Septic acute kidney injury (AKI) is a life-threatening condition with adverse outcomes such as chronic kidney disease, cardiovascular compromise, kidney failure, and death (A). Although its pathophysiology is elusive, it is generally thought that microcirculatory dysfunction and tissue hypoxia leading to reduced kidney and mitochondrial oxygen consumption and tubular injury define the sequel of events leading from AKI to renal failure^1–5. In this process, renal microcirculatory dysfunction lies central.

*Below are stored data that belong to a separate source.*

## config.mk

```make
export PLATFORM = sky130hd
export DESIGN_NAME = stable_priority_queue_core_flat
export DESIGN_NICKNAME = d
export VERILOG_FILES = /design/src/rtl/core/spq_pkg.sv /design/src/rtl/core/spq_if.sv /design/src/rtl/core/stable_priority_queue_core.sv /design/src/rtl/core/spq_cell.sv /design/src/flat_wrapper.sv
export SDC_FILE = /design/constraint.sdc
export NUM_CORES = 2
export LEC_CHECK = 0
export ABC_CLOCK_PERIOD_IN_PS = 8220
export BUFFER_PORTS_ARGS = -buffer_cell sky130_fd_sc_hd__buf_2
export CAP_MARGIN = 25
export CORE_UTILIZATION = 64
export DETAILED_ROUTE_END_ITERATION = 7
export GPL_TIMING_DRIVEN = 0
export HOLD_SLACK_MARGIN = 0.08
export PLACE_DENSITY = 0.81
export SLEW_MARGIN = 30
export SYNTH_ARGS = -nofsm -noshare
export SYNTH_HDL_FRONTEND = slang
export SYNTH_HIERARCHICAL = 1
export SYNTH_SLANG_ARGS = --single-unit
```

## constraint.sdc

```tcl
create_clock -name i_clk -period 8.22 [get_ports i_clk]
set_input_delay 0 -clock i_clk [delete_from_list [all_inputs] [get_ports i_clk]]
set_output_delay 0 -clock i_clk [all_outputs]
set_load 0.01 [all_outputs]
```

## src/rtl/core/spq_pkg.sv

```systemverilog
// Package: shared types, constants and status codes of the stable priority queue.
`timescale 1ns / 1ps

package spq_pkg;

    // Number of cells in the chain
    localparam int QUEUE_DEPTH = 16;
    // Internal entry counter width, able to hold QUEUE_DEPTH itself
    localparam int CNT_W       = $clog2(QUEUE_DEPTH + 1);

    // Fixed field widths of the item channels
    localparam int HANDLE_W    = 32;
    localparam int KIND_W      = 16;
    localparam int PRIO_W      = 16;
    localparam int STATUS_W    = 3;
    localparam int COUNT_W     = 5;

    // Command codes
    typedef enum logic {
        CMD_INSERT = 1'b0,
        CMD_REMOVE = 1'b1
    } t_cmd;

    // Result status codes
    typedef enum logic [STATUS_W-1:0] {
        ST_OK    = 3'd0,
        ST_NULL  = 3'd1,
        ST_DUP   = 3'd2,
        ST_FULL  = 3'd3,
        ST_EMPTY = 3'd4
    } t_status;

    // One stored entry
    typedef struct packed {
        logic [HANDLE_W-1:0]      handle;
        logic [KIND_W-1:0]        kind;
        logic signed [PRIO_W-1:0] prio;
    } t_entry;

    // Per-cycle control broadcast to every cell
    typedef struct packed {
        logic   insert;  // committed insert this cycle
        logic   remove;  // committed remove this cycle
        t_entry req;     // entry carried by the command
    } t_cell_ctl;

endpackage

```

## src/rtl/core/spq_if.sv

```systemverilog
// Interfaces: command and result channels of the stable priority queue.
`timescale 1ns / 1ps

interface spq_cmd_if
    import spq_pkg::*;
();
    logic                     valid;
    logic                     ready;
    logic                     cmd;
    logic [HANDLE_W-1:0]      item_handle;
    logic [KIND_W-1:0]        item_kind;
    logic signed [PRIO_W-1:0] priority_req;

    modport source (output valid, cmd, item_handle, item_kind, priority_req, input ready);
    modport sink   (input valid, cmd, item_handle, item_kind, priority_req, output ready);
endinterface

interface spq_res_if
    import spq_pkg::*;
();
    logic                     valid;
    logic                     ready;
    logic [STATUS_W-1:0]      status;
    logic [COUNT_W-1:0]       count;
    logic [HANDLE_W-1:0]      out_handle;
    logic [KIND_W-1:0]        out_kind;
    logic signed [PRIO_W-1:0] out_priority;

    modport source (output valid, status, count, out_handle, out_kind, out_priority,
                    input ready);
    modport sink   (input valid, status, count, out_handle, out_kind, out_priority,
                    output ready);
endinterface

```

## src/rtl/core/stable_priority_queue_core.sv

```systemverilog
// Top level: stable minimum-priority queue built from a chain of sorted cells.
//
// Usage:
//   Commands arrive on i_cmd (valid/ready); each yields exactly one result item
//   on o_res (valid/ready). An insert places the entry after every stored entry
//   of lower or equal priority; a remove returns the head entry.
//   Inserts are rejected for a null handle, a handle already stored, or a full
//   queue, checked in that order. A remove on an empty queue reports empty.
//   Every result carries the entry count after the command.
// Throughput and timing:
//   One item per cycle while results are taken. A command accepted at one edge
//   has its result valid after that edge. All cells compare and shift in the
//   same cycle, so the duplicate search and the insert point settle within it.
// Stall:
//   The result register frees as the receiver takes it; while it holds an
//   untaken result, i_cmd.ready stays low and the queue state holds.
// Reset:
//   Synchronous, active low. Clears the entry count and the result valid;
//   cell contents are left as they are and are never read until written.
`timescale 1ns / 1ps

module stable_priority_queue_core
    import spq_pkg::*;
(
    input  logic   i_clk,
    input  logic   i_rst_n,
    spq_cmd_if.sink   i_cmd,
    spq_res_if.source o_res
);

    logic [CNT_W-1:0]         r_count;
    logic [CNT_W-1:0]         n_count;
    logic                     r_res_valid;
    t_status                  r_status;
    t_status                  n_status;
    logic [CNT_W-1:0]         r_res_count;
    t_entry                   r_res_entry;
    t_entry                   n_res_entry;

    t_cell_ctl                w_ctl;
    t_entry                   w_req;
    logic                     w_accept;
    logic                     w_dup;
    logic                     w_full;
    logic [QUEUE_DEPTH-1:0]   w_occ;
    logic [QUEUE_DEPTH-1:0]   w_gt;
    logic [QUEUE_DEPTH-1:0]   w_match;
    t_entry                   w_entry [QUEUE_DEPTH];

    // Accept when the result register is free or being drained
    assign i_cmd.ready = !r_res_valid || o_res.ready;
    assign w_accept    = i_cmd.valid && i_cmd.ready;

    assign w_req.handle = i_cmd.item_handle;
    assign w_req.kind   = i_cmd.item_kind;
    assign w_req.prio   = i_cmd.priority_req;

    assign w_dup  = |w_match;
    assign w_full = (r_count == CNT_W'(QUEUE_DEPTH));

    // Decide the command outcome
    always_comb begin
        n_status    = ST_OK;
        n_count     = r_count;
        n_res_entry = '0;
        w_ctl       = '0;
        w_ctl.req   = w_req;
        if (i_cmd.cmd == CMD_REMOVE) begin
            if (r_count == '0) begin
                n_status = ST_EMPTY;
            end else begin
                n_res_entry  = w_entry[0];
                n_count      = r_count - CNT_W'(1);
                w_ctl.remove = w_accept;
            end
        end else begin
            if (i_cmd.item_handle == '0) begin
                n_status = ST_NULL;
            end else if (w_dup) begin
                n_status = ST_DUP;
            end else if (w_full) begin
                n_status = ST_FULL;
            end else begin
                n_count      = r_count + CNT_W'(1);
                w_ctl.insert = w_accept;
            end
        end
    end

    // Build the chain of cells
    genvar g;
    generate
        for (g = 0; g < QUEUE_DEPTH; g++) begin : g_cell
            logic   w_left_gt;
            t_entry w_left;
            t_entry w_right;

            assign w_occ[g] = (CNT_W'(g) < r_count);

            if (g == 0) begin : g_head
                assign w_left_gt = 1'b0;
                assign w_left    = w_req;
            end else begin : g_body
                assign w_left_gt = w_gt[g-1];
                assign w_left    = w_entry[g-1];
            end

            if (g == QUEUE_DEPTH - 1) begin : g_tail
                assign w_right = w_entry[g];
            end else begin : g_mid
                assign w_right = w_entry[g+1];
            end

            spq_cell u_cell (
                .i_clk     (i_clk),
                .i_ctl     (w_ctl),
                .i_occ     (w_occ[g]),
                .i_left_gt (w_left_gt),
                .i_left    (w_left),
                .i_right   (w_right),
                .o_entry   (w_entry[g]),
                .o_gt      (w_gt[g]),
                .o_match   (w_match[g])
            );
        end
    endgenerate

    // Advance the count and hold the result until taken
    always_ff @(posedge i_clk) begin
        if (!i_rst_n) begin
            r_count     <= '0;
            r_res_valid <= 1'b0;
        end else begin
            if (w_accept) begin
                r_count     <= n_count;
                r_res_valid <= 1'b1;
            end else if (o_res.ready) begin
                r_res_valid <= 1'b0;
            end
        end
    end

    always_ff @(posedge i_clk) begin
        if (w_accept) begin
            r_status    <= n_status;
            r_res_count <= n_count;
            r_res_entry <= n_res_entry;
        end
    end

    assign o_res.valid        = r_res_valid;
    assign o_res.status       = r_status;
    assign o_res.count        = COUNT_W'(r_res_count);
    assign o_res.out_handle   = r_res_entry.handle;
    assign o_res.out_kind     = r_res_entry.kind;
    assign o_res.out_priority = r_res_entry.prio;

    // Count stays within the chain length
    a_count_bound: assert property (@(posedge i_clk) disable iff (!i_rst_n)
        r_count <= CNT_W'(QUEUE_DEPTH))
        else $error("entry count beyond queue depth");

    // Chain stays sorted: at most one insert boundary
    a_sorted: assert property (@(posedge i_clk) disable iff (!i_rst_n)
        $onehot0(w_gt & ~{w_gt[QUEUE_DEPTH-2:0], 1'b0}))
        else $error("cell chain out of priority order");

    // Successful insert grows the count by one
    a_insert_count: assert property (@(posedge i_clk) disable iff (!i_rst_n)
        w_ctl.insert |=> r_count == $past(r_count) + CNT_W'(1))
        else $error("insert did not grow the count");

    // A removed head never carries the null handle
    a_remove_handle: assert property (@(posedge i_clk) disable iff (!i_rst_n)
        w_ctl.remove |=> r_res_entry.handle != '0)
        else $error("null handle removed from queue");

endmodule

```

## src/rtl/core/spq_cell.sv

```systemverilog
// Cell: one slot of the sorted chain, shifting entries to or from its neighbours.
`timescale 1ns / 1ps

module spq_cell
    import spq_pkg::*;
(
    input  logic      i_clk,
    input  t_cell_ctl i_ctl,
    input  logic      i_occ,
    input  logic      i_left_gt,
    input  t_entry    i_left,
    input  t_entry    i_right,
    output t_entry    o_entry,
    output logic      o_gt,
    output logic      o_match
);

    t_entry r_entry;
    t_entry n_entry;

    // Flag slots that are free or hold a strictly larger priority
    assign o_gt    = !i_occ || (r_entry.prio > i_ctl.req.prio);
    assign o_match = i_occ && (r_entry.handle == i_ctl.req.handle);
    assign o_entry = r_entry;

    // Take the new entry at the boundary, shift right behind it, shift left on remove
    always_comb begin
        n_entry = r_entry;
        if (i_ctl.insert && o_gt) begin
            n_entry = i_left_gt ? i_left : i_ctl.req;
        end else if (i_ctl.remove) begin
            n_entry = i_right;
        end
    end

    always_ff @(posedge i_clk) begin
        r_entry <= n_entry;
    end

endmodule
```

## src/flat_wrapper.sv

```systemverilog
// flat-port wrapper written by rule: the top's interface ports become plain ports
module stable_priority_queue_core_flat import spq_pkg::*;
  (i_clk, i_rst_n, i_cmd_valid, i_cmd_cmd, i_cmd_item_handle, i_cmd_item_kind, i_cmd_priority_req, i_cmd_ready, o_res_valid, o_res_status, o_res_count, o_res_out_handle, o_res_out_kind, o_res_out_priority, o_res_ready);
  spq_cmd_if i_cmd_i ();
  spq_res_if o_res_i ();
  input  logic i_clk;
  input  logic i_rst_n;
  input wire logic [$bits(i_cmd_i.valid)-1:0] i_cmd_valid;
  input wire logic [$bits(i_cmd_i.cmd)-1:0] i_cmd_cmd;
  input wire logic [$bits(i_cmd_i.item_handle)-1:0] i_cmd_item_handle;
  input wire logic [$bits(i_cmd_i.item_kind)-1:0] i_cmd_item_kind;
  input wire logic [$bits(i_cmd_i.priority_req)-1:0] i_cmd_priority_req;
  output wire logic [$bits(i_cmd_i.ready)-1:0] i_cmd_ready;
  output wire logic [$bits(o_res_i.valid)-1:0] o_res_valid;
  output wire logic [$bits(o_res_i.status)-1:0] o_res_status;
  output wire logic [$bits(o_res_i.count)-1:0] o_res_count;
  output wire logic [$bits(o_res_i.out_handle)-1:0] o_res_out_handle;
  output wire logic [$bits(o_res_i.out_kind)-1:0] o_res_out_kind;
  output wire logic [$bits(o_res_i.out_priority)-1:0] o_res_out_priority;
  input wire logic [$bits(o_res_i.ready)-1:0] o_res_ready;
  assign i_cmd_i.valid = i_cmd_valid;
  assign i_cmd_i.cmd = i_cmd_cmd;
  assign i_cmd_i.item_handle = i_cmd_item_handle;
  assign i_cmd_i.item_kind = i_cmd_item_kind;
  assign i_cmd_i.priority_req = i_cmd_priority_req;
  assign i_cmd_ready = i_cmd_i.ready;
  assign o_res_valid = o_res_i.valid;
  assign o_res_status = o_res_i.status;
  assign o_res_count = o_res_i.count;
  assign o_res_out_handle = o_res_i.out_handle;
  assign o_res_out_kind = o_res_i.out_kind;
  assign o_res_out_priority = o_res_i.out_priority;
  assign o_res_i.ready = o_res_ready;
  stable_priority_queue_core u_core (.i_clk(i_clk), .i_rst_n(i_rst_n), .i_cmd(i_cmd_i), .o_res(o_res_i));
endmodule
```

==> results.md <==
- Largest net degree at the start of global routing: 65
- Clock transition at the registers of the reported paths: approximately 0.060 ns
- Power, Total: 19.55 mW
- Grt total ovfl: 0
- Final estimated routing congestion in global placement: roughly 0.93
- Placed Area: between 70000 and 80000 um2
- Vias in the first global route: about 47000
- FF-to-FF path depth: 16
- P_leak: roughly 31 nW
- IO buf count: 140
- R2r startpoint: u_core/r_count[1]
- Design area: 80620 um2
- Final Setup Violations: 0
- Final worst path period need: around 6.5 ns
- Status: finished clean
- Antenna-violating nets left: 0
- DP Wirelength: roughly 140000 um
- Max Clk Rate: 0.1538 GHz
- Worst Hold Class: in -> reg
- # IOs: about 140
- Worst-skew pair later-pin latency: between 0.7 and 0.8 ns
- Most common cell type on the critical path: buf_12
- Crit path kind: reg -> reg
- RSZ-0062 raised after global routing: false
- Die height: approximately 340 um
- Post-CTS setup buffer count: 0
- CP arrival: 6.85 ns
- Vias per inst: between 6 and 7
- Residual DRC: 0
- CTS tree: built
- Syn Nets: 5935
- WP buf/inv: 4
- Worst path top cell family by delay: simple AND/OR/NAND/NOR gates
- Cell Area, Synth: 73150 um2
- Clk_skew: about 0.021 ns
- Global-route wire length before repair: between 200000 and 300000 um
- Maximum vdd drop: 0.2236 mV
- Initial core utilization: between 60% and 70%
- Max-slew headroom: between 20% and 30%
- Endpoint, Worst Hold: u_core/g_cell[9].u_cell/o_entry[15]
- P&R area growth vs syn: 10.20%
- Clk root buf: clkbuf_16
- Fin Hold WS: about 0.18 ns
- R2r endpoint: u_core/g_cell[11].u_cell/o_entry[13]
- Fraction of layout cells with a size suffix above 1: between 20 and 30%
- Fin util: 71.37%
- First-pass detailed-route iteration total: 6
- Tcrit/Tclk final: about four fifths
- CP startpoint kind: register
- Crit path max fanout: 64
- H-tree levels: 4
- Worst path cell trace: clkbuf_1 -> nor2_1 -> o21bai_1 -> nand4_1 -> nor4_1 -> nor4_2 -> and4_2 -> o211ai_1 -> nor2_4 -> buf_16 -> nand2_1 -> or3b_2 -> nand4_4 -> buf_12 -> buf_12 -> or2_4
- Filler cells: roughly 7600
- Least-Margin Pin Slew: ~1.1 ns
- Fin nets: between 6000 and 7000
- Syn avg cell area: about 13 um2
- Die area: ~120000 um2
- # diodes: 0
- WL final: 176500 um
- CP startpoint: u_core/r_count[1]
- CTS Sinks: roughly 1100
- Worst R2R Setup Slack: around 1.7 ns
- Core area: between 100000 and 150000 um2
- Worst EP required: 8.57 ns
- Hold Path Stages: 4
- Initial antenna violation count: 0
- Drt wl/cell: about 23 um
- Overall Global Routing Usage: a little under a third
- Clk buf depth: 3
- Die X: around 340 um
- Largest stage delay on the critical path: about 0.77 ns
- CP max-delay cell: nor4_2
- Inserted Clock Buffers: around 130
- Most frequent cells in the layout: edfxtp_1 (1096), mux2_2 (974), mux2_1 (540)
- Slew Limit Fails: 0
- FP Rows: 123
- Synth Instances: 5606
- Count of final hold-check violations: 0
- Max-cap violations: 0
- Commonest non-fill, non-tap cell in the layout: edfxtp_1
- P per Cell Area: ~240 nW/um2
- # resized after CTS: 0
- Yosys warnings: 6
- Worst hold path startpoint: i_cmd_priority_req[15]
- Total number of vias: ~46000
- CP endpoint kind: register
- DR iter-0 viols: slightly below 4000
-- flip-flops by register name, indices dropped and copies added (netlist names) --
name and flops:
u_core/g_cell.u_cell/o_entry 1024, u_core/o_res.out_priority 16, u_core/o_res.out_kind 16, u_core/r_count 5
u_core/o_res.out_handle 32, u_core/o_res.count 5, u_core/o_res.status 3, u_core/o_res.valid 1
-- worst min-delay path: cells and delay by family --
kind / cells / cell delay (ns)
AOI/OAI and AO/OA: 1 / 0.17
buffers and inverters: 2 / 0.51
muxes: 1 / 0.12
-- per-layer routing --
| layer | GRT usage, % | part of all wire [%] | vias to the layer above |
|---|---|---|---|
| li1 | - | - | 21650 |
| met3 | 3.982 | 5.8 | 350 |
| met4 | 12.92 | 4.1 | 0 |
| met1 | 41.19 | 45 | 22750 |
| met5 | 0 | 0 | - |
| met2 | 47.95 | 46 | 1717 |
-- repair_timing --
item	in CTS	in global routing
endpoints found under the hold margin	268	0
hold buffers	24	0
setup endpoints to repair	0	0
-- worst max-delay path by stage --
stage	to	depth (start not counted)
after floorplan	u_core/g_cell[15].u_cell/o_entry[0]	12
after global placement	u_core/g_cell[15].u_cell/o_entry[17]	12
after detailed placement	u_core/g_cell[11].u_cell/o_entry[21]	15
after CTS	u_core/g_cell[11].u_cell/o_entry[13]	15
after global routing	u_core/g_cell[11].u_cell/o_entry[7]	16
final	u_core/g_cell[11].u_cell/o_entry[13]	16
-- report_power, final --
part	switching, mW	internal [mW]	total, mW
clock	2.28	3.39	5.67
combinational	2.60	2.83	5.44
sequential	0.832	7.61	8.45
-- stage by stage --
| stage | instances | setup TNS, ns | setup WS, ns |
|---|---|---|---|
| CTS | 7520 | 0 | 1.884 |
| global route | 7520 | 0 | 1.634 |
| finish | 7520 | 0 | 1.717 |
| detailed placement | 7263 | 0 | 1.937 |
| floorplan | 5606 | 0 | 2.265 |
| global placement | 7246 | -1218.20 | -1.662 |
-- final cells by class --
type	count	area, um2	area share (%)
buffer	279	2342	2.905
timing repair buffer	181	1291	1.602
clock inverter	53	452.9	0.5618
tap	1500	1877	2.328
multi-input combinational	3928	36800	45.65
inverter	297	1117	1.386
clock buffer	180	3705	4.595
sequential	1102	33030	40.97
No activity file was read; power rests on OpenSTA's default activity.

Cytokines such as IL-6 and TNF-α have been shown to affect the microcirculation adversely and are thought to be a main contributor to AKI in sepsis^6,7. Hemadsorption (HA) therapy has been shown to effectively remove endotoxin-elicited cytokines in volunteers⁸. In a clinical study of septic shock patients needing renal replacement therapy, we had earlier demonstrated that HA therapy resulted in an early and late survival benefit^9,10. Furthermore, we had shown in a case study that such HA therapy successfully improved sepsis-induced microcirculatory failure¹¹.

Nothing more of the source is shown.